Four of Eight Emerging Careers for 2013 Demand Geospatial Skills
The eight careers were determined by Yahoo!. They are based on results from the Occupational Information Network, aka O*Net, that monitors trends for the most promising upcoming careers.
I pulled out these four as needing geospatial skills; Yahoo didn't do that part.
Precision Agriculture Technician - This person helps farmers understand how much water or pesticides to use and where the best location to plant crops by using GPS and GIS technology. The projected job growth for this position between 2010 and 2020 is between 10 and 19 percent. The median salary is $43,000.
Logistics Analyst - By using advanced RFID tagging technology, a logistics analyst examines the process of product delivery.

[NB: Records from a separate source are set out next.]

## src/rtl/quad_pixel_reader_if.sv

```systemverilog
// quad_pixel_reader_if
//
// Bundles the tile-request controls, the dedicated data-memory read port and
// the outgoing pixel stream of quad_pixel_reader.
//
// Parameters:
//   ADDR_W - data-memory address width
//
// Signals:
//   start, cuadrante            - tile read request and tile select (row [3:2], col [1:0])
//   busy, done                  - frame in progress / one-cycle end-of-frame pulse
//   mem_rd_en, mem_addr         - read strobe and address toward data memory
//   mem_rdata                   - read data, valid one cycle after mem_rd_en
//   pixel, pixel_valid,
//   pixel_ready, pixel_last     - pixel stream
//
// Stream handshake: a pixel transfers on every rising edge where pixel_valid
// and pixel_ready are both 1. Once pixel_valid is raised it stays high, and
// pixel/pixel_last stay unchanged, until that transfer happens; pixel_ready
// may be driven freely and may depend on pixel_valid.
//
// Modports:
//   master - the reader itself
//   slave  - the memory / stream sink / requester environment
interface quad_pixel_reader_if #(
  parameter int ADDR_W = 18
);
  logic              start;
  logic [3:0]        cuadrante;
  logic              busy;
  logic              done;
  logic              mem_rd_en;
  logic [ADDR_W-1:0] mem_addr;
  logic [7:0]        mem_rdata;
  logic [7:0]        pixel;
  logic              pixel_valid;
  logic              pixel_ready;
  logic              pixel_last;

  modport master (
    input  start, cuadrante, mem_rdata, pixel_ready,
    output busy, done, mem_rd_en, mem_addr, pixel, pixel_valid, pixel_last
  );

  modport slave (
    output start, cuadrante, mem_rdata, pixel_ready,
    input  busy, done, mem_rd_en, mem_addr, pixel, pixel_valid, pixel_last
  );
endinterface

```

## src/rtl/quad_pixel_reader.sv

```systemverilog
// quad_pixel_reader
//
// Reads one GRID x GRID tile of an 8-bit framebuffer back out of data memory
// and streams its pixels in raster order. Addresses are generated
// incrementally (a line-base register advances by IMG_W per tile row), and a
// two-entry credit scheme keeps reads-in-flight plus buffered pixels <= 2.
//
// Ports:
//   clk      - clock, rising edge
//   reset    - synchronous, active-high; flushes FIFO and drops any read in flight
//   bus      - quad_pixel_reader_if.master (request, memory port, pixel stream)
//   stateDbg - current FSM state (0 IDLE, 1 RUN, 2 DRAIN)
//
// Optional feature macro: QUAD_READER_BORDER_EN -- when defined, pixels on the
// tile's outer ring are replaced by 8'hFF (memory reads are unchanged).
module quad_pixel_reader #(
  parameter int IMG_W     = 400,
  parameter int IMG_H     = 400,
  parameter int GRID      = 4,
  parameter int ADDR_W    = 18,
  parameter int BASE_ADDR = 0
) (
  input  logic                 clk,
  input  logic                 reset,
  quad_pixel_reader_if.master  bus,
  output logic [1:0]           stateDbg
);

  localparam int TW = IMG_W / GRID;
  localparam int TH = IMG_H / GRID;

  localparam logic [15:0]       X_LAST     = 16'(TW - 1);
  localparam logic [15:0]       Y_LAST     = 16'(TH - 1);
  localparam logic [ADDR_W-1:0] BASE_A     = ADDR_W'(BASE_ADDR);
  localparam logic [ADDR_W-1:0] STRIDE_A   = ADDR_W'(IMG_W);
  localparam logic [ADDR_W-1:0] TILE_ROW_A = ADDR_W'(TH * IMG_W);
  localparam logic [ADDR_W-1:0] TILE_COL_A = ADDR_W'(TW);

  typedef enum logic [1:0] {
    IDLE  = 2'd0,
    RUN   = 2'd1,
    DRAIN = 2'd2
  } state_t;

  state_t            state, stateNext;
  logic [15:0]       xCnt, yCnt;
  logic [ADDR_W-1:0] addrReg, lineBase, tileOrigin;
  logic              inFlight, inFlightLast;
  logic [1:0]        fifoCount;
  logic [7:0]        headData, tailData;
  logic              headLast, tailLast;
  logic [1:0]        used;
  logic              pop, rdEn, atLastPos, pixelValid, doneReg;
  logic [7:0]        pushData;

  // Tile origin multiplies only 2-bit selects by constants; this is evaluated
  // once at start and never sits in the per-pixel address path.
  assign tileOrigin = BASE_A
                    + ADDR_W'(bus.cuadrante[3:2]) * TILE_ROW_A
                    + ADDR_W'(bus.cuadrante[1:0]) * TILE_COL_A;

  assign pixelValid = (fifoCount != 2'd0);
  assign pop        = pixelValid && bus.pixel_ready;
  assign used       = fifoCount + {1'b0, inFlight};
  // A handshake in this cycle frees a slot, so a read may reuse it at once.
  assign rdEn       = (state == RUN) && ((used < 2'd2) || pop);
  assign atLastPos  = (xCnt == X_LAST) && (yCnt == Y_LAST);

  always_comb begin
    stateNext = state;
    unique case (state)
      IDLE:    if (bus.start) stateNext = RUN;
      RUN:     if (rdEn && atLastPos) stateNext = DRAIN;
      DRAIN:   if (pop && bus.pixel_last) stateNext = IDLE;
      default: stateNext = IDLE;
    endcase
  end

`ifdef QUAD_READER_BORDER_EN
  logic inFlightBorder;

  always_ff @(posedge clk) begin
    if (reset) inFlightBorder <= 1'b0;
    else       inFlightBorder <= rdEn && ((xCnt == 16'd0) || (xCnt == X_LAST) ||
                                          (yCnt == 16'd0) || (yCnt == Y_LAST));
  end

  assign pushData = inFlightBorder ? 8'hFF : bus.mem_rdata;
`else
  assign pushData = bus.mem_rdata;
`endif

  always_ff @(posedge clk) begin
    if (reset) begin
      state        <= IDLE;
      doneReg      <= 1'b0;
      xCnt         <= '0;
      yCnt         <= '0;
      addrReg      <= '0;
      lineBase     <= '0;
      inFlight     <= 1'b0;
      inFlightLast <= 1'b0;
      fifoCount    <= '0;
      headData     <= '0;
      tailData     <= '0;
      headLast     <= 1'b0;
      tailLast     <= 1'b0;
    end else begin
      state   <= stateNext;
      doneReg <= (state == DRAIN) && pop && bus.pixel_last;

      if (state == IDLE && bus.start) begin
        xCnt     <= '0;
        yCnt     <= '0;
        addrReg  <= tileOrigin;
        lineBase <= tileOrigin;
      end else if (rdEn) begin
        if (xCnt == X_LAST) begin
          xCnt     <= '0;
          yCnt     <= yCnt + 16'd1;
          lineBase <= lineBase + STRIDE_A;
          addrReg  <= lineBase + STRIDE_A;
        end else begin
          xCnt    <= xCnt + 16'd1;
          addrReg <= addrReg + ADDR_W'(1);
        end
      end

      // One-cycle read latency: the flag marks which cycle's mem_rdata is ours.
      inFlight     <= rdEn;
      inFlightLast <= rdEn && atLastPos;

      // Two-entry FIFO; the credit rule guarantees no push into a full FIFO
      // without a simultaneous pop.
      unique case ({inFlight, pop})
        2'b10: begin
          if (fifoCount == 2'd0) begin
            headData <= pushData;
            headLast <= inFlightLast;
          end else begin
            tailData <= pushData;
            tailLast <= inFlightLast;
          end
          fifoCount <= fifoCount + 2'd1;
        end
        2'b01: begin
          headData  <= tailData;
          headLast  <= tailLast;
          fifoCount <= fifoCount - 2'd1;
        end
        2'b11: begin
          if (fifoCount == 2'd1) begin
            headData <= pushData;
            headLast <= inFlightLast;
          end else begin
            headData <= tailData;
            headLast <= tailLast;
            tailData <= pushData;
            tailLast <= inFlightLast;
          end
        end
        default: ;
      endcase
    end
  end

  assign bus.busy        = (state != IDLE);
  assign bus.done        = doneReg;
  assign bus.mem_rd_en   = rdEn;
  assign bus.mem_addr    = addrReg;
  assign bus.pixel       = headData;
  assign bus.pixel_valid = pixelValid;
  assign bus.pixel_last  = headLast && pixelValid;
  assign stateDbg        = state;

endmodule

```

## src/flat_wrapper.sv

```systemverilog
// flat-port wrapper written by rule: the top's interface ports become plain ports
module quad_pixel_reader_flat 
#(
  parameter int IMG_W     = 400,
  parameter int IMG_H     = 400,
  parameter int GRID      = 4,
  parameter int ADDR_W    = 18,
  parameter int BASE_ADDR = 0
)
  (clk, reset, stateDbg, bus_start, bus_cuadrante, bus_mem_rdata, bus_pixel_ready, bus_busy, bus_done, bus_mem_rd_en, bus_mem_addr, bus_pixel, bus_pixel_valid, bus_pixel_last);
  quad_pixel_reader_if #(.ADDR_W(ADDR_W)) bus_i ();
  input  logic clk;
  input  logic reset;
  output logic [1:0] stateDbg;
  input wire logic [$bits(bus_i.start)-1:0] bus_start;
  input wire logic [$bits(bus_i.cuadrante)-1:0] bus_cuadrante;
  input wire logic [$bits(bus_i.mem_rdata)-1:0] bus_mem_rdata;
  input wire logic [$bits(bus_i.pixel_ready)-1:0] bus_pixel_ready;
  output wire logic [$bits(bus_i.busy)-1:0] bus_busy;
  output wire logic [$bits(bus_i.done)-1:0] bus_done;
  output wire logic [$bits(bus_i.mem_rd_en)-1:0] bus_mem_rd_en;
  output wire logic [$bits(bus_i.mem_addr)-1:0] bus_mem_addr;
  output wire logic [$bits(bus_i.pixel)-1:0] bus_pixel;
  output wire logic [$bits(bus_i.pixel_valid)-1:0] bus_pixel_valid;
  output wire logic [$bits(bus_i.pixel_last)-1:0] bus_pixel_last;
  assign bus_i.start = bus_start;
  assign bus_i.cuadrante = bus_cuadrante;
  assign bus_i.mem_rdata = bus_mem_rdata;
  assign bus_i.pixel_ready = bus_pixel_ready;
  assign bus_busy = bus_i.busy;
  assign bus_done = bus_i.done;
  assign bus_mem_rd_en = bus_i.mem_rd_en;
  assign bus_mem_addr = bus_i.mem_addr;
  assign bus_pixel = bus_i.pixel;
  assign bus_pixel_valid = bus_i.pixel_valid;
  assign bus_pixel_last = bus_i.pixel_last;
  quad_pixel_reader #(.IMG_W(IMG_W), .IMG_H(IMG_H), .GRID(GRID), .ADDR_W(ADDR_W), .BASE_ADDR(BASE_ADDR)) u_core (.clk(clk), .reset(reset), .bus(bus_i), .stateDbg(stateDbg));
endmodule
```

This career is on the fast-track for growth, as much as 28 percent by 2020. The median salary is slightly less than $72,000.
Biostatistician -Biostatisticians keep an eye out for patterns of disease emergence and persistence. The projected job growth for a biostatistician is between 10 and 19 percent from 2010 to 2020. The median salary in 2011 was $74,000.
Environmental Economist - In this job, you'll be able to protect the environment by researching the economic impact of policy decisions relating to air, water, land and renewable-energy resources. Most environmental economists have a master's degree or a doctorate. This is a high-earning job as the median salary in 2011 was $90,550.